Video Viral Dugaan Pungli di Pasar Baru Cikarang Berujung Penangkapan, Polisi Ringkus Dua Pria
- account_circle Tekad Triyanto
- calendar_month Sel, 24 Feb 2026
- comment 0 komentar

Dua pria diamankan polisi setelah video dugaan pungutan liar terhadap pedagang di Pasar Baru Cikarang, Kabupaten Bekasi, viral di media sosial dan memicu keresahan para pedagang.
INFO CIKARANG — Video yang memperlihatkan dugaan praktik pungutan liar terhadap pedagang di Pasar Baru Cikarang, Kabupaten Bekasi, viral di media sosial dan memicu perhatian aparat kepolisian.
Menanggapi video tersebut, jajaran Satreskrim Polres Metro Bekasi langsung bergerak melakukan penyelidikan. Hasilnya, dua pria yang diduga terlibat dalam aksi intimidasi terhadap pedagang berhasil diamankan.
Keduanya ditangkap oleh tim gabungan Jatanras Polres Metro Bekasi bersama Polsek Cikarang Utara pada Minggu malam (22/2/2026).
Kapolres Metro Bekasi Kombes Sumarni menjelaskan bahwa dua pria yang diamankan berinisial AR alias YY (43) dan DRT alias BRK (40).
“Keduanya saat ini sudah kami amankan untuk dimintai keterangan lebih lanjut.
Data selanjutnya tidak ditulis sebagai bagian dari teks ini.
Context: an optimization exercise on an open-source flow, tuned for small area, a short achievable clock period and few clock cycles. The choices shown serve that exercise and are no tape-out recipe. At most, simulation tests tie the RTL to the original design; equivalence was not proved. Power and IR drop assume default switching activity.

== job 3524 ==
// rawc_seq
module rawc_seq (
    input  wire        clk,
    input  wire        rst,         
    input  wire        cmd_valid,
    output wire        cmd_ready,
    input  wire [31:0] cmd_word,
    input  wire        wr_valid,
    output wire        wr_ready,
    input  wire [7:0]  wr_byte,
    output wire        rd_valid,
    output wire [7:0]  rd_byte,
    output wire        rsp_valid,
    input  wire        rsp_ready,
    output wire [31:0] rsp_word,
    output wire        p_valid,
    input  wire        p_ready,
    output wire [3:0]  p_kind,
    output wire [5:0]  p_reg,
    output wire        p_word,
    output wire [15:0] p_wdata,
    input  wire [31:0] p_rdata
);
For scale: roughly 83 flip-flops, ~150 I/O pins, ~7500 µm² of cells after synthesis.
clock: 5.0 ns
lec_check: 0
cap_margin: 10
core_margin: 2
core_utilization: 55
setup_slack_margin: 1.6
slew_margin: 10
tns_end_percent: 20
standard.sh (not shown) runs the stock make flow with config.mk's settings and CLKGATE_MAP_FILE= SYNTH_SCRIPT=/design/flow/synth_recipe.tcl, a recipe that flattens the netlist after the stock synthesis.
==> flow/flow/run.sh <==
#!/bin/bash
# Layout flow: the standard ORFS flow (standard.sh), with these changes:
#  - the port buffers inserted during placement use the smallest buffer cell;
#  - synthesis leaves adders to ABC instead of extracting half/full adder
#    cells (ADDER_MAP_FILE empty), so carry chains are mapped as logic; the
#    synthesis script and its register names are the standard ones;
#  - clock tree synthesis uses clkbuf_4/clkbuf_8 and adds no dummy loads.
set -euo pipefail
export BUFFER_PORTS_ARGS="-buffer_cell sky130_fd_sc_hd__buf_1"
export ADDER_MAP_FILE=
export CTS_ARGS="-sink_clustering_enable -repair_clock_nets -buf_list {sky130_fd_sc_hd__clkbuf_4 sky130_fd_sc_hd__clkbuf_8} -dont_use_dummy_load"
bash standard.sh > standard_flow.log 2>&1
Testbench counts of job 3524, summed over its fixed seeds: cycles 146,720.
This design comes from an exercise in tuning for small area, a short achievable clock period and few clock cycles on the open sky130 flow, not from production work.
At most, simulation tests tie the RTL to the original design; equivalence was not proved.
Power figures rest on the tool's default switching activity, not on a simulated workload.

## cv_repack
module cv_repack (
    input  wire        clk,
    input  wire        rst,
    input  wire        cmd_valid,
    output wire        cmd_ready,
    input  wire [5:0]  cmd_old_w,
    input  wire [5:0]  cmd_new_w,
    input  wire [8:0]  cmd_count,
    input  wire        in_valid,
    output wire        in_ready,
    input  wire [31:0] in_data,
    output wire        out_valid,
    input  wire        out_ready,
    output wire [31:0] out_data,
    output reg         done_valid,
    output reg  [5:0]  done_bits,
    output reg         done_err
);
    function [31:0] low_mask;
        input [5:0] w;
        begin
            if (w >= 6'd32)
                low_mask = 32'hffff_ffff;
            else
                low_mask = (32'd1 << w) - 32'd1;
        end
    endfunction
    function [5:0] bits_needed;
        input [31:0] v;
        integer k;
        begin
            bits_needed = 6'd0;
            for (k = 0; k < 32; k = k + 1)
                if (v[k])
                    bits_needed = k[5:0] + 6'd1;
        end
    endfunction
    reg  [5:0]  ow, nw;
    reg  [8:0]  ecnt;          
    reg         busy;          
    reg         finp;          
    reg         fz;            
    reg         dpend;         
    reg         lastq;         
    reg  [31:0] b0, b1, b2;
    reg  [2:0]  wr, rw;        
    reg  [1:0]  cnt;
    reg  [4:0]  rp;
    reg  [5:0]  sp;            
    reg  [1:0]  lead;          
    reg  [2:0]  cr;            
    reg  [31:0] val_or;
    reg         ev;
    reg  [31:0] e;
    reg  [4:0]  e_wp;
    reg         e_cpl, e_last, e_fl;
    reg  [4:0]  wpr;           
    reg  [31:0] wacc;
    reg  [31:0] obuf;
    reg         ov;
    reg         fl;            
    reg         crdy;          
    assign cmd_ready = crdy;
    wire   accept    = cmd_valid && crdy;
    assign in_ready  = (cr != 3'd0) && (cnt != 2'd3);
    wire   load      = in_valid && in_ready;
    assign out_valid = ov;
    assign out_data  = obuf;
    wire   pop       = ov && out_ready;
    wire   ofree     = !ov || out_ready;
    wire [6:0]  s     = {2'b0, rp} + {1'b0, ow};        
    reg  [5:0]  lim;           
    reg         last;          
    wire        avail = busy && (lim[5] || cnt[1] || (cnt[0] && ({1'b0, rp} <= lim)));
    wire [2:0]  rw1   = {rw[1:0], rw[2]};
  ...
Settings: LEC_CHECK=0, ABC_AREA=0, CAP_MARGIN=20, CORE_MARGIN=2, CORE_UTILIZATION=40, CTS_CLUSTER_DIAMETER=80, CTS_CLUSTER_SIZE=24, PLACE_DENSITY=0.6, SETUP_SLACK_MARGIN=5, SLEW_MARGIN=20; clock period 8.0 ns.
run.sh (not shown) runs the stock make flow with config.mk's settings and CLKGATE_MAP_FILE= SYNTH_SCRIPT=/design/flow/synth_recipe.tcl, a recipe that flattens the netlist after the stock synthesis.
The baseline went through all stages and came out clean.
Testbench counts at the start, summed over its fixed seeds: cycles 37,273.
Next try:
--- a/flow/config.mk
+++ b/flow/config.mk
@@ -11 +11 @@
-export CORE_UTILIZATION = 40
+export CORE_UTILIZATION = 55
@@ -14,2 +14,2 @@
-export PLACE_DENSITY = 0.6
-export SETUP_SLACK_MARGIN = 5
+export PLACE_DENSITY = 0.7
+export SETUP_SLACK_MARGIN = 4.8
Effect: Fmax fell by 7.1%. Hold slack is better by 0.011 ns. Synthesized area is unchanged. Critical path depth rose by 1. Final cell count fell by 8.2%. Sequential power hardly moves. Worst setup slack is worse by 0.23 ns. Design area fell by 4.4%.
Next try:
--- a/flow/config.mk
+++ b/flow/config.mk
@@ -11 +11 @@
-export CORE_UTILIZATION = 55
+export CORE_UTILIZATION = 40
@@ -14 +14 @@
-export PLACE_DENSITY = 0.7
+export PLACE_DENSITY = 0.6
Outcome: Setup slack improved by 0.064 ns; sequential share of layout area goes down by 0.77 points; clock power grows by 20%; cell area grows by 2.0%.
Next try:
==> flow/flow/run.sh (new file) <==
#!/bin/bash
set -o pipefail
export BUFFER_PORTS_ARGS="-buffer_cell sky130_fd_sc_hd__buf_1"
export SETUP_SLACK_MARGIN=5.4
bash standard.sh > standard.log 2>&1
==> flow/standard.sh (new file) <==
#!/bin/bash
# synth_recipe.tcl (not shown) runs the flow's synth.tcl, then flattens the netlist and writes it again
# the make line also repeats each setting of config.mk as NAME=value (left out here)
make -C /OpenROAD-flow-scripts/flow DESIGN_CONFIG=/design/flow/config.mk WORK_HOME=/design/flow/orfs CLKGATE_MAP_FILE= SYNTH_SCRIPT=/design/flow/synth_recipe.tcl "${@:-finish}"
--- a/flow/config.mk
+++ b/flow/config.mk
@@ -15 +14,0 @@
-export SETUP_SLACK_MARGIN = 4.8
removed: flow/run.sh
Effect: Cell area went up by 15%; cell count grows by 6.6%; die area is unchanged; total power grows by 16%; setup slack gains 0.12 ns; sequential share of layout area goes down by 4.8 points; clock-buffer cell count rose by 6; first-iteration DRC count rose by 22%; routed wire length is higher by 15%; clock skew fell by 0.0032 ns.

========
Another version of the RTL of cv_repack (not shown whole).
Size in the first run: ~2700 cells after synthesis, about 280 flip-flops, about 100 I/O pins, about 20000 µm² of cells after synthesis.
clock: 8.0 ns
lec_check: 0
abc_area: 1
cap_margin: 20
core_margin: 2
core_utilization: 40
place_density: 0.6
setup_slack_margin: 4.5
slew_margin: 20
Stock flow here: none of the scripts above is used.
Then changed:
Settings changed: ABC_AREA 1 to 0, ABC_CLOCK_PERIOD_IN_PS set to 3000.
Result: The changed run passed the timing, DRC and antenna checks. Via count shrinks by roughly a tenth. Worst hold slack improves by 0.0078 ns. Worst setup slack gets better by 0.60 ns. Final area goes down by a few percent. Core utilization fell by 2.3 points.
No run of this note included a check of the RTL's function; only the layout flow was run.

========
== north ==
cv_repack, a different RTL version from the one above (not shown whole).
Size: ~100 I/O pins, ~0.019 mm^2 of cells after synthesis.
clock: 8.0 ns
lec_check: 0
abc_area: 0
cap_margin: 20
core_margin: 2
core_utilization: 40
cts_cluster_diameter: 80
cts_cluster_size: 24
place_density: 0.6
setup_slack_margin: 4.5
slew_margin: 20
Testbench counts of north, summed over its fixed seeds: cycles 37,273.
Here is what was changed in the inputs of south compared with north.
# north
export LEC_CHECK = 0
export ABC_AREA = 0
export CAP_MARGIN = 20
export CORE_MARGIN = 2
export CORE_UTILIZATION = 40
export CTS_CLUSTER_DIAMETER = 80
export CTS_CLUSTER_SIZE = 24
export PLACE_DENSITY = 0.6
export SETUP_SLACK_MARGIN = 4.5
export SLEW_MARGIN = 20
create_clock -name core_clock -period 8.0 [get_ports {clk}]
# south
export LEC_CHECK = 0
export ABC_AREA = 0
export ABC_CLOCK_PERIOD_IN_PS = 3000
export CAP_MARGIN = 20
export CORE_MARGIN = 2
export CORE_UTILIZATION = 40
export PLACE_DENSITY = 0.6
export SETUP_SLACK_MARGIN = 5
export SLEW_MARGIN = 20
create_clock -name core_clock -period 8.0 [get_ports {clk}]
Results
- south went all the way through the flow, and no timing, DRC or antenna check failed.
- Going from north to south, the net switching share of the total power was found to have gone down by 1.6 points.
- Taking north as the reference, in south total routed wirelength now sits higher; leakage power summed over all cells now sits higher.
- Taking north as the reference, in south synthesized area divided by synthesized cell count did not really move; met1 demand-to-capacity share in global routing moved up; total number of cells along the worst setup path climbed 2; layout cell share with drive strength beyond 1 rose by 9.9 points; fraction of the core area covered by cells at the end of the flow went up.
- Changes observed in south relative to north: pin count of the biggest net entering global routing rose by about 1.6%, worst-case register-to-register setup slack moved up.
Input changes introduced in east (baseline for comparison: south):
# south
export LEC_CHECK = 0
export ABC_AREA = 0
export ABC_CLOCK_PERIOD_IN_PS = 3000
export CAP_MARGIN = 20
export CORE_MARGIN = 2
export CORE_UTILIZATION = 40
export PLACE_DENSITY = 0.6
export SETUP_SLACK_MARGIN = 5
export SLEW_MARGIN = 20
create_clock -name core_clock -period 8.0 [get_ports {clk}]
# east
export LEC_CHECK = 0
export ABC_AREA = 0
export ABC_CLOCK_PERIOD_IN_PS = 3000
export CAP_MARGIN = 20
export CORE_MARGIN = 2
export CORE_UTILIZATION = 40
export PLACE_DENSITY = 0.6
export SETUP_SLACK_MARGIN = 4.5
export SLEW_MARGIN = 20
create_clock -name core_clock -period 8.0 [get_ports {clk}]
==> notes.md <==
- east: no failed stages, no open violations at the end
- Between east and south, the overall die area does not differ in any meaningful way.
- Compared with south, east shows worst hold margin higher by 3.7 ps.
- Compared with south, east is the less power-hungry design.
- Diff south -> east: time the worst path needs with I/O delays and setup saw an increase, clock slew seen by the registers of the worst setup and hold paths shows no meaningful change.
Kami juga masih melakukan pendalaman terhadap satu orang lainnya yang turut terekam dalam video,” ujar Sumarni, Selasa (24/2/2026).
Dalam rekaman yang beredar, terlihat tiga pria mendatangi lapak para pedagang di area pasar tumpah. Kehadiran mereka menimbulkan keresahan karena diduga melakukan intimidasi terkait izin penggunaan lahan.
Polisi menyebut salah satu pelaku lainnya yang diduga ikut terlibat masih dalam pencarian. Orang tersebut diketahui berinisial MNRG.
Oknum Ormas dan Pengurus BUMDes
Dari hasil pemeriksaan awal, polisi menemukan bahwa kedua pria yang diamankan diketahui memiliki keterkaitan dengan organisasi masyarakat (ormas). Bahkan salah satunya tercatat sebagai pengurus di BUMDes Desa Cikarang Kota.
Meski dalam video belum terlihat adanya pengambilan uang secara langsung, tindakan mereka dinilai berpotensi menimbulkan tekanan terhadap para pedagang yang sedang mencari nafkah di lokasi tersebut.
Pemkab Bekasi Tegaskan Tidak Ada Pungutan Liar
Sementara itu, Dinas Perdagangan Kabupaten Bekasi memastikan bahwa tidak ada pungutan resmi di luar retribusi daerah yang telah diatur.
Kepala Bidang Sarana dan Prasarana Dinas Perdagangan Kabupaten Bekasi, Edi Mulyadi, menegaskan bahwa biaya yang sah bagi pedagang hanya sebesar Rp5.000 per lapak, sesuai dengan ketentuan Peraturan Daerah.
“Dari arahan pimpinan daerah sudah jelas, tidak boleh ada pungli. Retribusi resmi hanya Rp5.000 per lapak. Jika ada pihak lain yang meminta uang di luar itu, maka itu bukan kewenangan kami dan termasuk tindakan ilegal,” jelas Edi.
Polisi Tingkatkan Pengawasan Pasar
Polres Metro Bekasi memastikan akan meningkatkan patroli di kawasan pasar tradisional untuk mencegah praktik premanisme maupun pungutan liar yang meresahkan pedagang.
Polisi juga mengimbau para pedagang agar tidak takut melapor jika mengalami tindakan intimidasi atau dimintai uang secara tidak resmi.
Kasus video viral dugaan pungli terhadap pedagang Pasar Baru Cikarang ini masih terus didalami, termasuk kemungkinan adanya pelaku lain yang terlibat dalam aktivitas tersebut.